*** Opening of Material for this task ***

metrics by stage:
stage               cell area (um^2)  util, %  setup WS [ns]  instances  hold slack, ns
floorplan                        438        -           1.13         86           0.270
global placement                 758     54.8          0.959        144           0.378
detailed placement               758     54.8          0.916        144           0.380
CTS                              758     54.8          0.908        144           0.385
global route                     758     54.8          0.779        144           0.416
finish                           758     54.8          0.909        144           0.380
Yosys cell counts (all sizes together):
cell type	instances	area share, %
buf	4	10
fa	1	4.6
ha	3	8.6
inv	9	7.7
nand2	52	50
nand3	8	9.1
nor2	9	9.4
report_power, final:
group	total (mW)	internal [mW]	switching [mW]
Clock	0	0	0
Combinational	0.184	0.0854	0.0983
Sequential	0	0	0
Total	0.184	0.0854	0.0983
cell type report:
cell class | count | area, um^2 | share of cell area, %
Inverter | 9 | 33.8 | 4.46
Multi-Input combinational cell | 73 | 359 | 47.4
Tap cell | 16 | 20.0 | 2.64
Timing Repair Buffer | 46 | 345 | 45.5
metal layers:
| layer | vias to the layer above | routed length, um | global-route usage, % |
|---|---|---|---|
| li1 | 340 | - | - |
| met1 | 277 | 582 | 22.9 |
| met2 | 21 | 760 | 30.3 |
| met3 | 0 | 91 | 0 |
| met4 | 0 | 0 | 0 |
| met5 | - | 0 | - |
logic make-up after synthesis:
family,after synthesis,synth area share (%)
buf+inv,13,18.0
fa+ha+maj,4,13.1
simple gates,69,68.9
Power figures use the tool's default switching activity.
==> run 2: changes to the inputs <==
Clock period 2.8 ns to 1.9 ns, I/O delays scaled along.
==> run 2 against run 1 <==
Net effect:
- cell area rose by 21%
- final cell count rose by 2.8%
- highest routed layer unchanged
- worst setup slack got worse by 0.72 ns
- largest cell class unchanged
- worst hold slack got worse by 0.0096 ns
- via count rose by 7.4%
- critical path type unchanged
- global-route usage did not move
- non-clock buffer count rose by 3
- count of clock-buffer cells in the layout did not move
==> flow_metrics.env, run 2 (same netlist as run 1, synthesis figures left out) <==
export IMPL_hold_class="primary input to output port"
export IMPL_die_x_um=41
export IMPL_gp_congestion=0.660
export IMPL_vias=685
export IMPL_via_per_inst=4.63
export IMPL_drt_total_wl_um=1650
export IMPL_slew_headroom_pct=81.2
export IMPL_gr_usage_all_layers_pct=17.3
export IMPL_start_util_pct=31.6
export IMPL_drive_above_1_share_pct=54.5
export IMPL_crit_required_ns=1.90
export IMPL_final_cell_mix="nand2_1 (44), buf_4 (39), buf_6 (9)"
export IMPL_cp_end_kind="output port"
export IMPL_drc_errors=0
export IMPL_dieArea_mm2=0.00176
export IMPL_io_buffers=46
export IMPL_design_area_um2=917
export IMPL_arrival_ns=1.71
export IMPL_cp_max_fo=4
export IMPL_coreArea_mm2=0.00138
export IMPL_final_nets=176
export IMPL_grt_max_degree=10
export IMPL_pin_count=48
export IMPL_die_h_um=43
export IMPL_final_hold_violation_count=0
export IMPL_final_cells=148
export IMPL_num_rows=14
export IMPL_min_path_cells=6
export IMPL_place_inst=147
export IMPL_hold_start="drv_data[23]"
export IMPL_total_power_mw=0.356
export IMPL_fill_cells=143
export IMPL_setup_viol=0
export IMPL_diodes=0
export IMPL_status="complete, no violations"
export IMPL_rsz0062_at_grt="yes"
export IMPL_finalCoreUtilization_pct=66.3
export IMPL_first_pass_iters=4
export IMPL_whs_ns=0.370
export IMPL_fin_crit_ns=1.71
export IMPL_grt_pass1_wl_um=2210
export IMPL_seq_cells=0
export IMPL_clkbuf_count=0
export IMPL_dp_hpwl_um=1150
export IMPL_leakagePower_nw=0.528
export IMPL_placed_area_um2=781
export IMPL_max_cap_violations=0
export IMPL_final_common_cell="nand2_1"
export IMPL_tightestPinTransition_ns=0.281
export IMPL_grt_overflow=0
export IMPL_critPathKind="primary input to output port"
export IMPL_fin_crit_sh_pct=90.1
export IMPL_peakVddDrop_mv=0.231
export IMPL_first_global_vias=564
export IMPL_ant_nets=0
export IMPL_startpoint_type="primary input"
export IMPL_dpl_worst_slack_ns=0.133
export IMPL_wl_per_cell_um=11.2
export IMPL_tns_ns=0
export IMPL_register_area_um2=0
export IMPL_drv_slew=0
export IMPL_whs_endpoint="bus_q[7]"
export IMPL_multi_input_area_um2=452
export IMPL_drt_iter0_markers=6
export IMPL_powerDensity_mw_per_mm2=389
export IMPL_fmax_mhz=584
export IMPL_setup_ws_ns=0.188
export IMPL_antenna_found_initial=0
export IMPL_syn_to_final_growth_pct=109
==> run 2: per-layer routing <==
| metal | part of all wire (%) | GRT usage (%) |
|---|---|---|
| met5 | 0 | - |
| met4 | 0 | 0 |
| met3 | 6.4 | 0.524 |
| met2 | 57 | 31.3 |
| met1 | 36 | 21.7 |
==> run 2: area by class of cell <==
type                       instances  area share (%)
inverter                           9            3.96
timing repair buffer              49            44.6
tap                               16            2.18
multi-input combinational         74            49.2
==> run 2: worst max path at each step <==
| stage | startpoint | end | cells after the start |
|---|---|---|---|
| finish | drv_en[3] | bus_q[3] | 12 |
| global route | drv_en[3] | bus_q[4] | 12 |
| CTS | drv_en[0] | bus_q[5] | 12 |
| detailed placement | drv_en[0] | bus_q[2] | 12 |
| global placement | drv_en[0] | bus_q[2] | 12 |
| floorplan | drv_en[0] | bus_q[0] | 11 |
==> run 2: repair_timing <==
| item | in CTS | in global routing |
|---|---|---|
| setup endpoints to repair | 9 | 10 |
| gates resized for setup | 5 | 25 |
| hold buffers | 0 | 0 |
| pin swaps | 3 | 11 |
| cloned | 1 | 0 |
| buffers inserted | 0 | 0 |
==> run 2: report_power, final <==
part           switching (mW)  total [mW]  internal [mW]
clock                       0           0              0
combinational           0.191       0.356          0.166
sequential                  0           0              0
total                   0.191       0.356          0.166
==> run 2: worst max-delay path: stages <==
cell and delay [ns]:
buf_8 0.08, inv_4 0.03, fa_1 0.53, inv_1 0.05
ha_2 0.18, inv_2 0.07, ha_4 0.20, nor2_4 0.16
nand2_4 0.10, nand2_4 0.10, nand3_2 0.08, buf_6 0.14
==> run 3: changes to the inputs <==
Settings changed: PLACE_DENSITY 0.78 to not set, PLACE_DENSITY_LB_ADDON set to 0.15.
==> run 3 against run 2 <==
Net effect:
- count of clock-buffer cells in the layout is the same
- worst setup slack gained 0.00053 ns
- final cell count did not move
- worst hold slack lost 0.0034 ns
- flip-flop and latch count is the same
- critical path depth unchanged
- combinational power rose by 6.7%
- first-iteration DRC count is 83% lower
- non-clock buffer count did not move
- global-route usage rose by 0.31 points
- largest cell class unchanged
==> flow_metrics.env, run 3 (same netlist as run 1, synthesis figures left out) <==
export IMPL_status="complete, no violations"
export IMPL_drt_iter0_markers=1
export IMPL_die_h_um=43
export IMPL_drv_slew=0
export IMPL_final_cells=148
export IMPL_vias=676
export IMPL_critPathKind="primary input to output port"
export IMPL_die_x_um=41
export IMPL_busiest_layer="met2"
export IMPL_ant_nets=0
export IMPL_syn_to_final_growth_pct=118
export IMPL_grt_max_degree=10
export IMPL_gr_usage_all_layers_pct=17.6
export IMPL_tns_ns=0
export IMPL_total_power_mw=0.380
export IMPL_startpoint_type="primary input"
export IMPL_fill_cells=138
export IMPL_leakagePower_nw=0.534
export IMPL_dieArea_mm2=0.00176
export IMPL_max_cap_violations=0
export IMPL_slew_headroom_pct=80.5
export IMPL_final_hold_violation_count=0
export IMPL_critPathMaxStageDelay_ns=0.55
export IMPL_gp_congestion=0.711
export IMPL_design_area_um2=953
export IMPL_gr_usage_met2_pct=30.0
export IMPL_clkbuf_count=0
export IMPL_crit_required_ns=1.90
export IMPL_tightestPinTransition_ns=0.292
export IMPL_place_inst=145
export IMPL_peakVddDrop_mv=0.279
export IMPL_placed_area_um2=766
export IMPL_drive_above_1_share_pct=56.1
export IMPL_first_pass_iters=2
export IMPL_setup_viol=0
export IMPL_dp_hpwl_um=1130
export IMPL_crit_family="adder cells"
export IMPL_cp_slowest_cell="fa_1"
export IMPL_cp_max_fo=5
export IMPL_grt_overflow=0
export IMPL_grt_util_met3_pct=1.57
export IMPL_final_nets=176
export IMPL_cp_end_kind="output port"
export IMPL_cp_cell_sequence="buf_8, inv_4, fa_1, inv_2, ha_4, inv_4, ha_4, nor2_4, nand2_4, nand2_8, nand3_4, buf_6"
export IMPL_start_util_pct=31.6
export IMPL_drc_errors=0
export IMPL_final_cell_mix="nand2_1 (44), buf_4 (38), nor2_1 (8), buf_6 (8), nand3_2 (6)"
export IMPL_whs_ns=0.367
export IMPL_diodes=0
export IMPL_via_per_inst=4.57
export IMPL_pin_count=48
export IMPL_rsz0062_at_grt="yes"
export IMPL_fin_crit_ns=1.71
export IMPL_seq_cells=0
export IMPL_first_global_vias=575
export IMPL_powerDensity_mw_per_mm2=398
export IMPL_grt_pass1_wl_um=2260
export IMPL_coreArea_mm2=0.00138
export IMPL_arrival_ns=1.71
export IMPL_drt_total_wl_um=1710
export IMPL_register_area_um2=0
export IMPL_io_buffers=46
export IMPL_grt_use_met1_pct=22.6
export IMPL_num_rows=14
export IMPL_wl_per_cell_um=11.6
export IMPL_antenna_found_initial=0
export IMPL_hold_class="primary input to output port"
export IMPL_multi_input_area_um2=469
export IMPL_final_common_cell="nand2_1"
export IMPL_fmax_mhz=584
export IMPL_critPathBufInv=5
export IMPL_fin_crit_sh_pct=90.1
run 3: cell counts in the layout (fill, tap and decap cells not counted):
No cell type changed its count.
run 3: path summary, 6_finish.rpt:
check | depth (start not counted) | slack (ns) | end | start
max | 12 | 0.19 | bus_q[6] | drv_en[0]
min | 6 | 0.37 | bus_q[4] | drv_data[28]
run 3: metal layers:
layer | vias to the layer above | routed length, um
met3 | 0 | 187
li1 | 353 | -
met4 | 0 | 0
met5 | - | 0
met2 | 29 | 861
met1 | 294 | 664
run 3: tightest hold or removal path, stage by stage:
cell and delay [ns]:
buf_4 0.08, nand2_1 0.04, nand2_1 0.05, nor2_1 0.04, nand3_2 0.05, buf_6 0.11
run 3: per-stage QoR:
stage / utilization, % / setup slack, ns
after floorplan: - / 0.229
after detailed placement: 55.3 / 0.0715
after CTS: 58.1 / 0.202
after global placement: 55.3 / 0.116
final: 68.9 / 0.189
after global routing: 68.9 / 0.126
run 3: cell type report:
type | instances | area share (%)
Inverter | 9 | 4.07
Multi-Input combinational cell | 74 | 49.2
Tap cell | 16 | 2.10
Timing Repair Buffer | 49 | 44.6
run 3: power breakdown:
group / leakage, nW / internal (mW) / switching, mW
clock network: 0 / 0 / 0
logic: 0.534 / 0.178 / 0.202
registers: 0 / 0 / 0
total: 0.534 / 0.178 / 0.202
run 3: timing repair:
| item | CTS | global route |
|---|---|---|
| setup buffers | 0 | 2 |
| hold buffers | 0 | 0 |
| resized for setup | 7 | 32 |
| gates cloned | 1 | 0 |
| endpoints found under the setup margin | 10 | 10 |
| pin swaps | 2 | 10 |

*** Close of Material for this task ***

--- What you should do ---
Retype the entries above exactly, but only from the line containing "max | 12 | 0.19 | bus_q[6] | drv_en[0]" through the line containing "after detailed placement: 55.3 / 0.0715", both included.

--- Finished exercise ---
max | 12 | 0.19 | bus_q[6] | drv_en[0]
min | 6 | 0.37 | bus_q[4] | drv_data[28]
run 3: metal layers:
layer | vias to the layer above | routed length, um
met3 | 0 | 187
li1 | 353 | -
met4 | 0 | 0
met5 | - | 0
met2 | 29 | 861
met1 | 294 | 664
run 3: tightest hold or removal path, stage by stage:
cell and delay [ns]:
buf_4 0.08, nand2_1 0.04, nand2_1 0.05, nor2_1 0.04, nand3_2 0.05, buf_6 0.11
run 3: per-stage QoR:
stage / utilization, % / setup slack, ns
after floorplan: - / 0.229
after detailed placement: 55.3 / 0.0715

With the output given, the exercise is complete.